* Task statement:
Copy every record exactly.

Saved data entries:
==> /design/flow/design.v <==
`timescale 1ns / 1ps
module REG_FILE(
    input logic RF_EN,
    input logic RF_clk,
    input logic [4:0] RF_ADDR1,
    input logic [4:0] RF_ADDR2,
    input logic [4:0] RF_WA,
    input logic [31:0] RF_WD,
    output logic [31:0] RF_RS1,
    output logic [31:0] RF_RS2
    );
    logic [31:0] ram [0:31];
    initial begin
        int i;
            for (i=0; i<32; i=i+1) begin
            ram[i] = 0;
        end
    end
    assign RF_RS1 = ram[RF_ADDR1];
    assign RF_RS2 = ram[RF_ADDR2];
    always_ff @(posedge RF_clk) begin
        if(RF_EN && RF_WA != 5'b00000)
            ram[RF_WA] <= RF_WD;
    end
endmodule
==> /design/flow/run.sh <==
#!/bin/bash
# OpenROAD 26Q1-2900-gdf79404cd8, Yosys 0.63+post, stock flow scripts
make -C /OpenROAD-flow-scripts/flow DESIGN_CONFIG=/design/flow/config.mk WORK_HOME=/design/flow/orfs finish
==> /design/flow/config.mk <==
export PLATFORM = sky130hd
export DESIGN_NAME = REG_FILE
export DESIGN_NICKNAME = REG_FILE
export VERILOG_FILES = /design/flow/design.v
export SDC_FILE = /design/flow/constraint.sdc
export NUM_CORES = 4
export LEC_CHECK = 1
export CORE_UTILIZATION = 40
==> /design/flow/constraint.sdc <==
current_design REG_FILE

set clk_period 7.5
set clk_io_pct 0.2

create_clock -name clk0 -period $clk_period [get_ports {RF_clk}]

set non_clock_inputs [all_inputs -no_clocks]
set_input_delay [expr $clk_period * $clk_io_pct] -clock clk0 $non_clock_inputs
set_output_delay [expr $clk_period * $clk_io_pct] -clock clk0 [all_outputs]
==> flow_summary.json <==
{
  "status": "finished clean",
  "tightest_slew_ns": 0.9750,
  "lay_top_cells": "mux2i_1 (1024), edfxtp_1 (1024), nand3_1 (194), nand2_1 (193)",
  "grt.total_usage_pct": 26.60,
  "ys_seq_elements": 1024,
  "power_w": 0.01255,
  "drv_slew": 0,
  "finalInstanceArea_um2": 55380,
  "ctsHoldBuffers": 0,
  "dp.cells": 5031,
  "ir_drop_v": 0.0001754,
  "remaining_drc_errors": 0,
  "postCtsResizedCells": 0,
  "io_buffers": 112,
  "worst_setup_path_start_kind": "input pin",
  "setup.worst_path.end": "RF_RS2[25]",
  "worstSetupStartpoint": "RF_ADDR2[2]",
  "yosysChipArea_um2": 48760,
  "yosysWarningCount": 1,
  "slew_headroom_pct": 34.84,
  "netlist_instances": 3386,
  "setup_viol_count_final": 0,
  "fin_cells": 5223,
  "finalClockPeriodUsage_pct": 80.65,
  "power.density_nw_per_um2": 226.6,
  "place.detailed.hpwl_mm": 85.23,
  "cts-root-buf": "clkbuf_16",
  "grt_pass1_wl_mm": 218.0,
  "die_h_um": 351.1,
  "log.warning_count": 26,
  "cts_tree": "built",
  "max_flop_register": "ram",
  "wl_per_cell_um": 29.17,
  "hold_viol": 0,
  "drt_iter0_drc": 2089,
  "fp-row-count": 127,
  "fp-utilization_pct": 40.48,
  "syn_area_um2": 48760,
  "synth_top_area_share_pct": 63.07,
  "max_freq_ghz": 0.1653,
  "drive_gt1_share_pct": 9.116,
  "cts_buffers": 106,
  "hold_path.class": "input pin to flop",
  "clk_path_buf_depth": 3,
  "dieArea_um2": 123300,
  "routed_wl_mm": 152.4,
  "cts_sinks": 1024,
  "worstPathArrival_ns": 4.55,
  "vias": 30990,
  "power_leakage_nw": 20.30,
  "drtAntennaViolNets": 0,
  "cts.clk_slew.worst_paths_ns": 0.06,
  "grt_max_degree": 91,
  "fin_util_pct": 45.98,
  "post_cts_buffers": 0,
  "fin_tns_setup_ns": 0,
  "core_area_um2": 120400,
  "cp.required_ns": 6.00,
  "largest_reg_flops": 1024,
  "path_max_fanout": 39,
  "area_leaders": "edfxtp_1 (63%), mux2i_1 (21%), a22oi_1 (3.0%)",
  "placed_area_um2": 52180,
  "ys_cells": 3386,
  "largest_area_cell": "edfxtp_1",
  "antenna_found_initial": 8,
  "pin_count": 113,
  "top_regs": "ram: 1024 flops",
  "viasPerCell": 5.933,
  "cts.htree.levels": 3,
  "ys_types": 24,
  "syn_area_per_cell_um2": 14.40,
  "firstDrtPassIters": 5,
  "crit_path_end_kind": "primary output",
  "area_delta_synth_final_pct": 13.59,
  "fin_crit_ns": 6.049,
  "cap_violations": 0,
  "grt.overflow.total": 0,
  "critPathKind": "input pin to primary output",
  "place.gp.congestion": 0.8828,
  "grt_pass1_vias": 31540,
  "postSynthSeqShare_pct": 63.07,
  "rsz0062_at_grt": "no",
  "die_width_um": 351.1
}
## synthesized netlist by cell type
cell type and count:
nor3_1 64, a22oi_1 192, or3b_2 3, buf_4 57, nand3b_1 5, nand2_1 195, and2_1 2, buf_2 62
a22o_1 128, conb_1 1, nor2b_1 4, buf_1 11, or2_2 2, mux2i_1 1024, buf_6 37, clkbuf_1 82
edfxtp_1 1024, nand3_1 194, a31oi_1 64, a21oi_1 192, nand2b_1 4, or3_1 1, nor2_1 34, clkbuf_4 4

* Response area:
==> /design/flow/design.v <==
`timescale 1ns / 1ps
module REG_FILE(
    input logic RF_EN,
    input logic RF_clk,
    input logic [4:0] RF_ADDR1,
    input logic [4:0] RF_ADDR2,
    input logic [4:0] RF_WA,
    input logic [31:0] RF_WD,
    output logic [31:0] RF_RS1,
    output logic [31:0] RF_RS2
    );
    logic [31:0] ram [0:31];
    initial begin
        int i;
            for (i=0; i<32; i=i+1) begin
            ram[i] = 0;
        end
    end
    assign RF_RS1 = ram[RF_ADDR1];
    assign RF_RS2 = ram[RF_ADDR2];
    always_ff @(posedge RF_clk) begin
        if(RF_EN && RF_WA != 5'b00000)
            ram[RF_WA] <= RF_WD;
    end
endmodule
==> /design/flow/run.sh <==
#!/bin/bash
# OpenROAD 26Q1-2900-gdf79404cd8, Yosys 0.63+post, stock flow scripts
make -C /OpenROAD-flow-scripts/flow DESIGN_CONFIG=/design/flow/config.mk WORK_HOME=/design/flow/orfs finish
==> /design/flow/config.mk <==
export PLATFORM = sky130hd
export DESIGN_NAME = REG_FILE
export DESIGN_NICKNAME = REG_FILE
export VERILOG_FILES = /design/flow/design.v
export SDC_FILE = /design/flow/constraint.sdc
export NUM_CORES = 4
export LEC_CHECK = 1
export CORE_UTILIZATION = 40
==> /design/flow/constraint.sdc <==
current_design REG_FILE

set clk_period 7.5
set clk_io_pct 0.2

create_clock -name clk0 -period $clk_period [get_ports {RF_clk}]

set non_clock_inputs [all_inputs -no_clocks]
set_input_delay [expr $clk_period * $clk_io_pct] -clock clk0 $non_clock_inputs
set_output_delay [expr $clk_period * $clk_io_pct] -clock clk0 [all_outputs]
==> flow_summary.json <==
{
  "status": "finished clean",
  "tightest_slew_ns": 0.9750,
  "lay_top_cells": "mux2i_1 (1024), edfxtp_1 (1024), nand3_1 (194), nand2_1 (193)",
  "grt.total_usage_pct": 26.60,
  "ys_seq_elements": 1024,
  "power_w": 0.01255,
  "drv_slew": 0,
  "finalInstanceArea_um2": 55380,
  "ctsHoldBuffers": 0,
  "dp.cells": 5031,
  "ir_drop_v": 0.0001754,
  "remaining_drc_errors": 0,
  "postCtsResizedCells": 0,
  "io_buffers": 112,
  "worst_setup_path_start_kind": "input pin",
  "setup.worst_path.end": "RF_RS2[25]",
  "worstSetupStartpoint": "RF_ADDR2[2]",
  "yosysChipArea_um2": 48760,
  "yosysWarningCount": 1,
  "slew_headroom_pct": 34.84,
  "netlist_instances": 3386,
  "setup_viol_count_final": 0,
  "fin_cells": 5223,
  "finalClockPeriodUsage_pct": 80.65,
  "power.density_nw_per_um2": 226.6,
  "place.detailed.hpwl_mm": 85.23,
  "cts-root-buf": "clkbuf_16",
  "grt_pass1_wl_mm": 218.0,
  "die_h_um": 351.1,
  "log.warning_count": 26,
  "cts_tree": "built",
  "max_flop_register": "ram",
  "wl_per_cell_um": 29.17,
  "hold_viol": 0,
  "drt_iter0_drc": 2089,
  "fp-row-count": 127,
  "fp-utilization_pct": 40.48,
  "syn_area_um2": 48760,
  "synth_top_area_share_pct": 63.07,
  "max_freq_ghz": 0.1653,
  "drive_gt1_share_pct": 9.116,
  "cts_buffers": 106,
  "hold_path.class": "input pin to flop",
  "clk_path_buf_depth": 3,
  "dieArea_um2": 123300,
  "routed_wl_mm": 152.4,
  "cts_sinks": 1024,
  "worstPathArrival_ns": 4.55,
  "vias": 30990,
  "power_leakage_nw": 20.30,
  "drtAntennaViolNets": 0,
  "cts.clk_slew.worst_paths_ns": 0.06,
  "grt_max_degree": 91,
  "fin_util_pct": 45.98,
  "post_cts_buffers": 0,
  "fin_tns_setup_ns": 0,
  "core_area_um2": 120400,
  "cp.required_ns": 6.00,
  "largest_reg_flops": 1024,
  "path_max_fanout": 39,
  "area_leaders": "edfxtp_1 (63%), mux2i_1 (21%), a22oi_1 (3.0%)",
  "placed_area_um2": 52180,
  "ys_cells": 3386,
  "largest_area_cell": "edfxtp_1",
  "antenna_found_initial": 8,
  "pin_count": 113,
  "top_regs": "ram: 1024 flops",
  "viasPerCell": 5.933,
  "cts.htree.levels": 3,
  "ys_types": 24,
  "syn_area_per_cell_um2": 14.40,
  "firstDrtPassIters": 5,
  "crit_path_end_kind": "primary output",
  "area_delta_synth_final_pct": 13.59,
  "fin_crit_ns": 6.049,
  "cap_violations": 0,
  "grt.overflow.total": 0,
  "critPathKind": "input pin to primary output",
  "place.gp.congestion": 0.8828,
  "grt_pass1_vias": 31540,
  "postSynthSeqShare_pct": 63.07,
  "rsz0062_at_grt": "no",
  "die_width_um": 351.1
}
## synthesized netlist by cell type
cell type and count:
nor3_1 64, a22oi_1 192, or3b_2 3, buf_4 57, nand3b_1 5, nand2_1 195, and2_1 2, buf_2 62
a22o_1 128, conb_1 1, nor2b_1 4, buf_1 11, or2_2 2, mux2i_1 1024, buf_6 37, clkbuf_1 82
edfxtp_1 1024, nand3_1 194, a31oi_1 64, a21oi_1 192, nand2b_1 4, or3_1 1, nor2_1 34, clkbuf_4 4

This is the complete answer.